Coping and support

By Mayo Clinic Staff

Coping with infertility can be extremely difficult. It's an issue of the unknown — you can't predict how long it will last or what the outcome will be. The emotional burden on a couple is considerable. Taking these steps can help you cope:

  • Be prepared. The uncertainty of infertility testing and treatments can be difficult and stressful. Ask your doctor to explain the steps he or she is planning to take so that you can prepare yourself for each one.
  • Set limits. Try to decide in advance how many and what kind of procedures are emotionally and financially acceptable for you and your partner. Fertility treatments may be expensive and often are not covered by insurance companies, and a successful pregnancy often depends on repeated attempts.
  • Consider other options. Determine alternatives — adoption, donor sperm or egg, donor embryo, gestational carrier or adoption, or even having no children — as early as possible in the infertility evaluation. This may reduce anxiety during treatments and feelings of hopelessness if conception doesn't occur.
  • Seek support. Locate support groups or counseling services for help before and after treatment to help endure the process and ease the grief should treatment fail.

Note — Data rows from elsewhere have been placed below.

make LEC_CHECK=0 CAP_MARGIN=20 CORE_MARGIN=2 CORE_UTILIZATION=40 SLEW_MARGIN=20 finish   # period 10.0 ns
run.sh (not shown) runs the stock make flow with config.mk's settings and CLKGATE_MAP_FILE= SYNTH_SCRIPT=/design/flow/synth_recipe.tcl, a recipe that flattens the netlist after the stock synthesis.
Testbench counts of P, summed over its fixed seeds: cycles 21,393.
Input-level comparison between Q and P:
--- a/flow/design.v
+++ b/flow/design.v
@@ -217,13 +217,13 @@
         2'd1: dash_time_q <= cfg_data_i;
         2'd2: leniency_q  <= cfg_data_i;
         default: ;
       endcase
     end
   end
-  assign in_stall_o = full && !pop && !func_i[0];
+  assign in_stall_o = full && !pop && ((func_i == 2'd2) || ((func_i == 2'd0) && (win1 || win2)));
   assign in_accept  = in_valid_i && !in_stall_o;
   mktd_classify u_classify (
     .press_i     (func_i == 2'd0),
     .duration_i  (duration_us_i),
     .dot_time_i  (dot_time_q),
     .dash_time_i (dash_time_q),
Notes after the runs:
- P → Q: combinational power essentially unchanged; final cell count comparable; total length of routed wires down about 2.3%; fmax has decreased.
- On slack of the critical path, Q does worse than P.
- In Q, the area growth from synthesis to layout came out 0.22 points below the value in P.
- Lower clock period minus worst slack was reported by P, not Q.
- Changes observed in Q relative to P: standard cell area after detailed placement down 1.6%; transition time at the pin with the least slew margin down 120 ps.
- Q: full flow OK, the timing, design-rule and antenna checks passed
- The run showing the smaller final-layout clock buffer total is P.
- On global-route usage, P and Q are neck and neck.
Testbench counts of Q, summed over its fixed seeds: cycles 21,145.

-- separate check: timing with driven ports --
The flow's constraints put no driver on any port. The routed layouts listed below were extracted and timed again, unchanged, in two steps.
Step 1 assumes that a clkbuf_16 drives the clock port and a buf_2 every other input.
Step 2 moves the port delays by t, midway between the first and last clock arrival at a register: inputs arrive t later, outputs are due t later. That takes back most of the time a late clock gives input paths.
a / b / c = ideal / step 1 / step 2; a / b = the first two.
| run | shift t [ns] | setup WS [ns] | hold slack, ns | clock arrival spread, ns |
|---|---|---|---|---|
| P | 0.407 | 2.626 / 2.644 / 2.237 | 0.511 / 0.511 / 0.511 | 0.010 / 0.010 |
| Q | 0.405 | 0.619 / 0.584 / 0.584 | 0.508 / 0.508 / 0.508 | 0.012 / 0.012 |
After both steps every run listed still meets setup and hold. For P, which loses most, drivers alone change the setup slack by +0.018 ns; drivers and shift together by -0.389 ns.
Source: an optimization exercise on an open RTL-to-GDS flow (aim: small area, a short achievable clock period and few clock cycles). Production flows keep margins and buffers that such runs may drop. Function was checked by simulation only, so behaviour that the tests miss may differ from the original. Power figures rest on the tool's default switching activity, not on a simulated workload.

==> design/flow/design.v <==
package ncc_pkg;
    localparam int MAX_WINDOW_PIXELS = 65536;
    localparam int COUNT_W = 17;    
    localparam int SUM_W   = 24;    
    localparam int SQ_W    = 32;    
    localparam int V_W     = 47;    
    localparam int M_W     = 46;    
    localparam int R_W     = 92;    
endpackage
What follows belongs to an exercise in optimizing a design on an open flow for small area, a short achievable clock period and few clock cycles per item; a production flow would make more cautious choices. Function was checked by simulation only, so behaviour that the tests miss may differ from the original.

==> flow/design.v <==
package qr_pkg;
	localparam int R_LEN = 12;
	typedef logic signed [R_LEN-1:0] sample_t;
	function automatic sample_t add_sub(input sample_t x, input sample_t v, input logic d);
		logic [R_LEN:0] s;
		s = {x, 1'b1} + {(d ? v : ~v), ~d};
		add_sub = s[R_LEN:1];
	endfunction
	function automatic sample_t scale_k(input sample_t v);
		logic signed [21:0] w;
		logic signed [21:0] p;
		w = {{10{v[R_LEN-1]}}, v};
		p = (w <<< 8) + (w <<< 6) - (w <<< 3) - w;
		scale_k = p[20:9];
	endfunction
endpackage
module qr_cordic_top
#(
	parameter int ROWS     = 8,
	parameter int ITER_NUM = 12
)
(
	input  logic         clk,
	input  logic         rst,
	input  logic         en,
	input  logic [11:0]  rd_a_data,
	output logic         rd_a,
	output logic [3:0]   rd_a_addr,
	output logic         wr_r,
	output logic [3:0]   wr_r_addr,
	output logic [11:0]  wr_r_data,
	output logic         valid
);
	typedef logic signed [11:0] smp_t;
	logic        busy;
	logic [3:0]  slot;
	logic [12:0] ph;      
	logic [12:0] ph_d;    
	logic       wr_r11;
	logic       wr_r12;
	logic       wr_r22;
	always_ff @(posedge clk or posedge rst) begin
		if (rst) begin
			busy   <= 1'b0;
			valid  <= 1'b0;
			wr_r11 <= 1'b0;
			wr_r12 <= 1'b0;
			wr_r22 <= 1'b0;
		end else begin
			if (en) begin
				busy  <= 1'b1;
				valid <= 1'b0;
			end else if (wr_r22) begin
				busy  <= 1'b0;
				valid <= 1'b1;
			end
			wr_r11 <= busy && (slot == 4'd8) && ph[12];
			wr_r12 <= wr_r11;
			wr_r22 <= busy && (slot == 4'd10) && ph[0];
		end
	end
	always_ff @(posedge clk) begin
		ph_d <= ph;
		if (en) begin
			slot <= '0;
			ph   <= 13'd1 << 11;
		end else begin
			ph <= {ph[11:0], ph[12]};
			if (ph[12]) begin
				slot <= slot + 4'd1;
			end
		end
	end
	assign rd_a      = busy && (slot <= 4'd7) && (ph[11] || ph[12]);
	assign rd_a_addr = {slot[2:0], ph[12]};
	assign wr_r      = wr_r11 | wr_r12 | wr_r22;
	assign wr_r_addr = {2'b00, wr_r22, ~wr_r11};
	smp_t x1, y1, x2, y2, x3, y3;
	logic d1;
	logic d1_q;
	logic d3;
	logic last1;
	logic last2;
	assign last1 = ph[12];
	assign last2 = ph_d[12];
	function automatic smp_t shr(input smp_t v, input logic [12:0] p);
		smp_t t;
		shr = '0;
		for (int i = 0; i < 12; i++) begin
			t   = v >>> i;
			shr = shr | ({12{p[i]}} & t);
		end
	endfunction
	assign d1    = ~y1[11];
	assign d3    = ~y3[11];
	always_ff @(posedge clk) begin
		d1_q <= d1;
	end
	smp_t k13;
	assign k13 = qr_pkg::scale_k(last1 ? x1 : x3);
	always_ff @(posedge clk) begin
		if (last1) begin
			x1 <= (slot == 4'd0) ? '0 : k13;
			y1 <= rd_a_data;
		end else begin
			x1 <= qr_pkg::add_sub(x1, shr(y1, ph), d1);
			y1 <= qr_pkg::add_sub(y1, shr(x1, ph), ~d1);
		end
	end
	always_ff @(posedge clk) begin
		if (last2) begin
			x2 <= (slot == 4'd1) ? '0 : qr_pkg::scale_k(x2);
			y2 <= rd_a_data;
			x3 <= (slot == 4'd2) ? '0 : k13;
			y3 <= qr_pkg::scale_k(y2);
		end else begin
			x2 <= qr_pkg::add_sub(x2, shr(y2, ph_d), d1_q);
			y2 <= qr_pkg::add_sub(y2, shr(x2, ph_d), ~d1_q);
			x3 <= qr_pkg::add_sub(x3, shr(y3, ph_d), d3);
			y3 <= qr_pkg::add_sub(y3, shr(x3, ph_d), ~d3);
		end
	end
	assign wr_r_data = ({12{wr_r11}} & x1) | ({12{wr_r12}} & x2) | ({12{wr_r22}} & x3);
endmodule
clock: 6.5 ns
lec_check: 0
cap_margin: 20
core_margin: 2
core_utilization: 40
setup_slack_margin: 2.5
slew_margin: 20
run.sh (not shown) runs the stock make flow with config.mk's settings and CLKGATE_MAP_FILE= SYNTH_SCRIPT=/design/flow/synth_recipe.tcl, a recipe that flattens the netlist after the stock synthesis.
The starting point ran to the end with no violations.
Testbench counts at the start, summed over its fixed seeds: cycles 15,632, items 128.
From an optimization exercise on the open Yosys and OpenROAD flow, aimed at small area, a short achievable clock period and few clock cycles; shortcuts taken in it are not production practice.
Where RTL was checked, it was by simulation tests only, not by an equivalence proof against the original.
The RTL of run 2 was laid out without a check of its function.
No activity file was given, so power comes from the tool's default toggle rates.

==> design.v <==
module ex_stage (
  input  logic        clk,
  input  logic        rst,
  input  logic [31:0] i_inst,
  input  logic [2:0]  i_alusel,
  input  logic [4:0]  i_aluop,
  input  logic [31:0] i_srcLeft,
  input  logic [31:0] i_srcRight,
  input  logic [1:0]  i_memop,
  input  logic [4:0]  i_dest,
  input  logic        i_writeEnable,
  input  logic        i_flush,
  output logic [31:0] o_result,
  output logic [1:0]  o_memop,
  output logic [31:0] o_memAddr,
  output logic [31:0] o_storeData,
  output logic [4:0]  o_dest,
  output logic        o_writeEnable,
  output logic        o_overflow,
  output logic        o_stallReq
);
  localparam logic [2:0] SEL_SPECIAL = 3'd0, SEL_LOGIC = 3'd1, SEL_ARITH = 3'd2,
                         SEL_MULDIV  = 3'd3, SEL_MEMACC = 3'd4;
  logic [31:0] A, B;
  assign A = i_srcLeft;
  assign B = i_srcRight;
  function automatic logic [5:0] bitlen(input logic [31:0] x);
    logic [5:0] n;
    n = 6'd0;
    for (int i = 0; i < 32; i++) if (x[i]) n = i + 1;
    bitlen = n;
  endfunction
  function automatic logic [31:0] rev32(input logic [31:0] x);
    for (int i = 0; i < 32; i++) rev32[i] = x[31 - i];
  endfunction
  logic [31:0] r0_q, r1_q, x_q;
  logic [32:0] m_q;
  logic [5:0]  cnt_q;
  logic [2:0]  dg_q;
  logic        busy_q, swap_q, div_q, sgn_q, xs_q, negq_q, dom_q, sub_q;
  logic        kill, is_md, uses_hl, stall, retire, md_start, mthi, mtlo;
  assign kill     = rst | i_flush;
  assign is_md    = (i_alusel == SEL_MULDIV) && (i_aluop[4:2] == 3'd0);
  assign uses_hl  = is_md || ((i_alusel == SEL_SPECIAL) && (i_aluop != 5'd0) && (i_aluop <= 5'd4));
  assign stall    = !kill && busy_q && uses_hl;
  assign retire   = !kill && !stall;
  assign md_start = retire && is_md;
  assign mthi     = retire && (i_alusel == SEL_SPECIAL) && (i_aluop == 5'd3);
  assign mtlo     = retire && (i_alusel == SEL_SPECIAL) && (i_aluop == 5'd4);
  logic        sgn, an, bn, op_div, swp, dz, qz, mneg;
  logic [31:0] ta, tb, msel, sh_out;
  logic [5:0]  lza, lzb, bl, na, lbd, s_div, bl2;
  logic        mlow;
  assign op_div  = i_aluop[1];
  assign sgn     = !i_aluop[0];
  assign an      = sgn && A[31];
  assign bn      = sgn && B[31];
  assign ta      = A ^ {32{an}};
  assign tb      = B ^ {32{bn}};
  assign lza     = bitlen(ta);
  assign lzb     = bitlen(tb);
  assign swp     = lza < lzb;
  assign bl      = swp ? lza : lzb;
  assign msel    = swp ? A : B;
  assign mneg    = swp ? an : bn;
  assign bl2     = bl - 6'd2;
  assign mlow    = (bl == 6'd1) ? 1'b0 : msel[bl2[4:0]];
  assign na      = lza + {5'd0, an};         
  assign lbd     = (lzb == 6'd0) ? {5'd0, bn} : lzb;   
  assign dz      = (lzb == 6'd0) && !bn;     
  assign qz      = na < lbd;                 
  assign s_div   = na - lbd;
  assign sh_out  = B << s_div[4:0];
  logic        last, neg, two, zero, c, accept;
  logic [34:0] base, addv;
  logic [33:0] add_a, add_b, add_s;
  logic        add_c;
  logic [30:0] r0_inc;
  logic [29:0] r0_dec;
  logic [3:0]  tq0, tq1;
  logic [31:0] r0_mul0, r0_mul1, r0_mul, r0_div;
  logic [4:0]  nj;
  logic        qbit;
  assign last = (cnt_q == 6'd1);
  assign neg  = dg_q[2] && !(dg_q[1] && dg_q[0]);
  assign two  = (dg_q == 3'b100) || (dg_q == 3'b011);
  assign zero = (dg_q == 3'b000) || (dg_q == 3'b111);
  assign base = zero ? 35'd0 : (two ? {xs_q, xs_q, x_q, 1'b0} : {xs_q, xs_q, xs_q, x_q});
  assign addv = base ^ {35{neg}};
  always_comb begin
    if (div_q) begin
      add_a = {{2{sgn_q && r1_q[31]}}, r1_q};
      add_b = {m_q[32], m_q} ^ {34{sub_q}};
      add_c = sub_q;
    end else begin
      add_a = {2'b00, r1_q[29:0], 2'b00};
      add_b = {2'b00, addv[31:0]};
      add_c = neg;
    end
  end
  assign add_s  = add_a + add_b + {33'd0, add_c};
  assign c      = add_s[32];
  assign accept = dom_q ? (add_s[33] || (add_s == 34'd0)) : !add_s[33];
  assign r0_inc = r0_q[30:0] + 31'd1;
  assign r0_dec = r0_q[29:0] - 30'd1;
  function automatic logic [31:0] r0_add(input logic [3:0] t, input logic [29:0] r,
                                         input logic [29:0] ri, input logic [29:0] rd);
    case (t[3:2])
      2'b01:   r0_add = {ri, t[1:0]};
      2'b11:   r0_add = {rd, t[1:0]};
      default: r0_add = {r, t[1:0]};
    endcase
  endfunction
  assign tq0     = {2'b00, r1_q[31:30]} + {addv[34], addv[34:32]};
  assign tq1     = tq0 + 4'd1;
  assign r0_mul0 = r0_add(tq0, r0_q[29:0], r0_inc[29:0], r0_dec);
  assign r0_mul1 = r0_add(tq1, r0_q[29:0], r0_inc[29:0], r0_dec);
  assign r0_mul  = c ? r0_mul1 : r0_mul0;
  assign qbit   = accept ^ negq_q;
  assign r0_div = (last && negq_q) ? (qbit ? {r0_inc, 1'b0} : {r0_q[30:0], 1'b1})
                                   : {r0_q[30:0], qbit};
  assign nj = cnt_q[4:0] - 5'd2;
  always_ff @(posedge clk) begin
    if (rst) begin
      r0_q   <= '0;
      r1_q   <= '0;
      swap_q <= 1'b0;
      busy_q <= 1'b0;
    end else if (busy_q) begin
      cnt_q <= cnt_q - 6'd1;
      dg_q  <= {dg_q[0], m_q[{nj, 1'b1}], m_q[{nj, 1'b0}]};
      if (div_q) begin
        r0_q <= r0_div;
        if (accept) r1_q <= add_s[31:0];
        m_q  <= {m_q[32], m_q[32:1]};
      end else begin
        r0_q <= r0_mul;
        r1_q <= add_s[31:0];
      end
      if (last) busy_q <= 1'b0;
    end else if (md_start) begin
      div_q  <= op_div;
      sgn_q  <= sgn;
      x_q    <= swp ? B : A;
      xs_q   <= swp ? bn : an;
      negq_q <= an ^ bn;
      dom_q  <= an;
      sub_q  <= an == bn;
      m_q    <= op_div ? {bn, sh_out} : {msel, 1'b0};
      dg_q   <= bl[0] ? {mneg, !mneg, mlow} : {mneg, mneg, !mneg};
      swap_q <= op_div;
      r1_q   <= op_div ? A : 32'd0;
      r0_q   <= {32{op_div && (dz || ((an ^ bn) && !qz))}};
      if (op_div) begin
        cnt_q  <= s_div + 6'd1;
        busy_q <= !dz && !qz;
      end else begin
        cnt_q  <= (bl + 6'd2) >> 1;
        busy_q <= !((lza == 6'd0 && !an) || (lzb == 6'd0 && !bn));
      end
    end else begin
      if (mthi) begin
        if (swap_q) r1_q <= A; else r0_q <= A;
      end
      if (mtlo) begin
        if (swap_q) r0_q <= A; else r1_q <= A;
      end
    end
  end
  logic [31:0] hi, lo;
  assign hi = swap_q ? r1_q : r0_q;
  assign lo = swap_q ? r0_q : r1_q;
  logic [31:0] mem_addr, sum, diff, sh_in, sh_r, sh_res, res;
  logic [31:0] sum_lo, diff_lo;
  logic        cs31, cd31, cd32, add_ovf, sub_ovf, n31, slt, sltu, left, fill;
  logic [63:0] sh_full;
  logic        we, ovf;
  assign mem_addr = A + {{16{i_inst[15]}}, i_inst[15:0]};
  assign {cs31, sum_lo[30:0]}  = {1'b0, A[30:0]} + {1'b0, B[30:0]};
  assign {cd31, diff_lo[30:0]} = {1'b0, A[30:0]} + {1'b0, ~B[30:0]} + 32'd1;
  assign sum      = {A[31] ^ B[31] ^ cs31, sum_lo[30:0]};
  assign diff     = {A[31] ^ ~B[31] ^ cd31, diff_lo[30:0]};
  assign cd32     = (A[31] & ~B[31]) | ((A[31] | ~B[31]) & cd31);
  assign add_ovf  = (A[31] ~^ B[31]) & (A[31] ^ cs31);
  assign n31      = B[31] ^ (|B[30:0]);
  assign sub_ovf  = (A[31] ~^ n31) & (B[31] ~^ cd31);
  assign sltu     = !cd32;
  assign slt      = (A[31] != B[31]) ? A[31] : diff[31];
  assign left    = (i_aluop[1:0] == 2'd0);
  assign fill    = i_aluop[1] && A[31];
  assign sh_in   = left ? rev32(A) : A;
  assign sh_full = {{32{fill}}, sh_in} >> B[4:0];
  assign sh_r    = sh_full[31:0];
  assign sh_res  = left ? rev32(sh_r) : sh_r;
  always_comb begin
    res = '0;
    we  = i_writeEnable;
    ovf = 1'b0;
    case (i_alusel)
      SEL_SPECIAL: case (i_aluop)
        5'd0:    ;
        5'd1:    begin res = hi; we = 1'b1; end
        5'd2:    begin res = lo; we = 1'b1; end
        default: we = 1'b0;
      endcase
      SEL_LOGIC: case (i_aluop)
        5'd0:    res = A & B;
        5'd1:    res = A | B;
        5'd2:    res = A ^ B;
        5'd3:    res = ~(A | B);
        5'd4, 5'd5, 5'd6: res = sh_res;
        default: we = 1'b0;
      endcase
      SEL_ARITH: case (i_aluop)
        5'd0:    begin res = sum;  ovf = add_ovf; end
        5'd1:    begin res = diff; ovf = sub_ovf; end
        5'd2:    res = {31'd0, slt};
        5'd3:    res = {31'd0, sltu};
        default: we = 1'b0;
      endcase
      SEL_MEMACC: res = mem_addr;
      default:    we = 1'b0;
    endcase
    if (ovf || stall) we = 1'b0;
  end
  assign o_result      = kill ? '0 : res;
  assign o_memop       = kill ? 2'd0 : i_memop;
  assign o_memAddr     = kill ? '0 : mem_addr;
  assign o_storeData   = kill ? '0 : i_srcRight;
  assign o_dest        = kill ? '0 : i_dest;
  assign o_writeEnable = !kill && we;
  assign o_overflow    = !kill && ovf;
  assign o_stallReq    = stall;
endmodule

Managing emotional stress during treatment

Consider these strategies to help manage emotional stress during treatment:

  • Express yourself. Reach out to others rather than repressing guilt or anger.
  • Stay in touch with loved ones. Talking to your partner, family and friends can be very beneficial. The best support often comes from loved ones and those closest to you.
  • Reduce stress. Some studies have shown that couples experiencing psychological stress had poorer results with infertility treatment. If you can, find a way to reduce stress in your life before trying to become pregnant.
  • Exercise and eat a healthy diet. Keeping up a moderate exercise routine and a healthy diet can improve your outlook and keep you focused on living your life despite fertility problems.

Managing emotional effects of the outcome

Whatever the result of your fertility treatment, you'll face the possibility of psychological challenges. Seek professional help if the emotional impact of any outcomes becomes too heavy for you or your partner, such as:

  • Not achieving pregnancy, or having a miscarriage. The emotional stress of not being able to have a baby can be devastating even on the most loving and affectionate relationships.
  • Success. Even if fertility treatment is successful, it's common to experience stress and fear of failure during pregnancy. If you have a history of depression or anxiety disorder, you're at increased risk of these problems recurring in the months after your child's birth.
  • Multiple births. A successful pregnancy that results in multiple births introduces new medical complexities and the likelihood of significant emotional stress both during pregnancy and after delivery.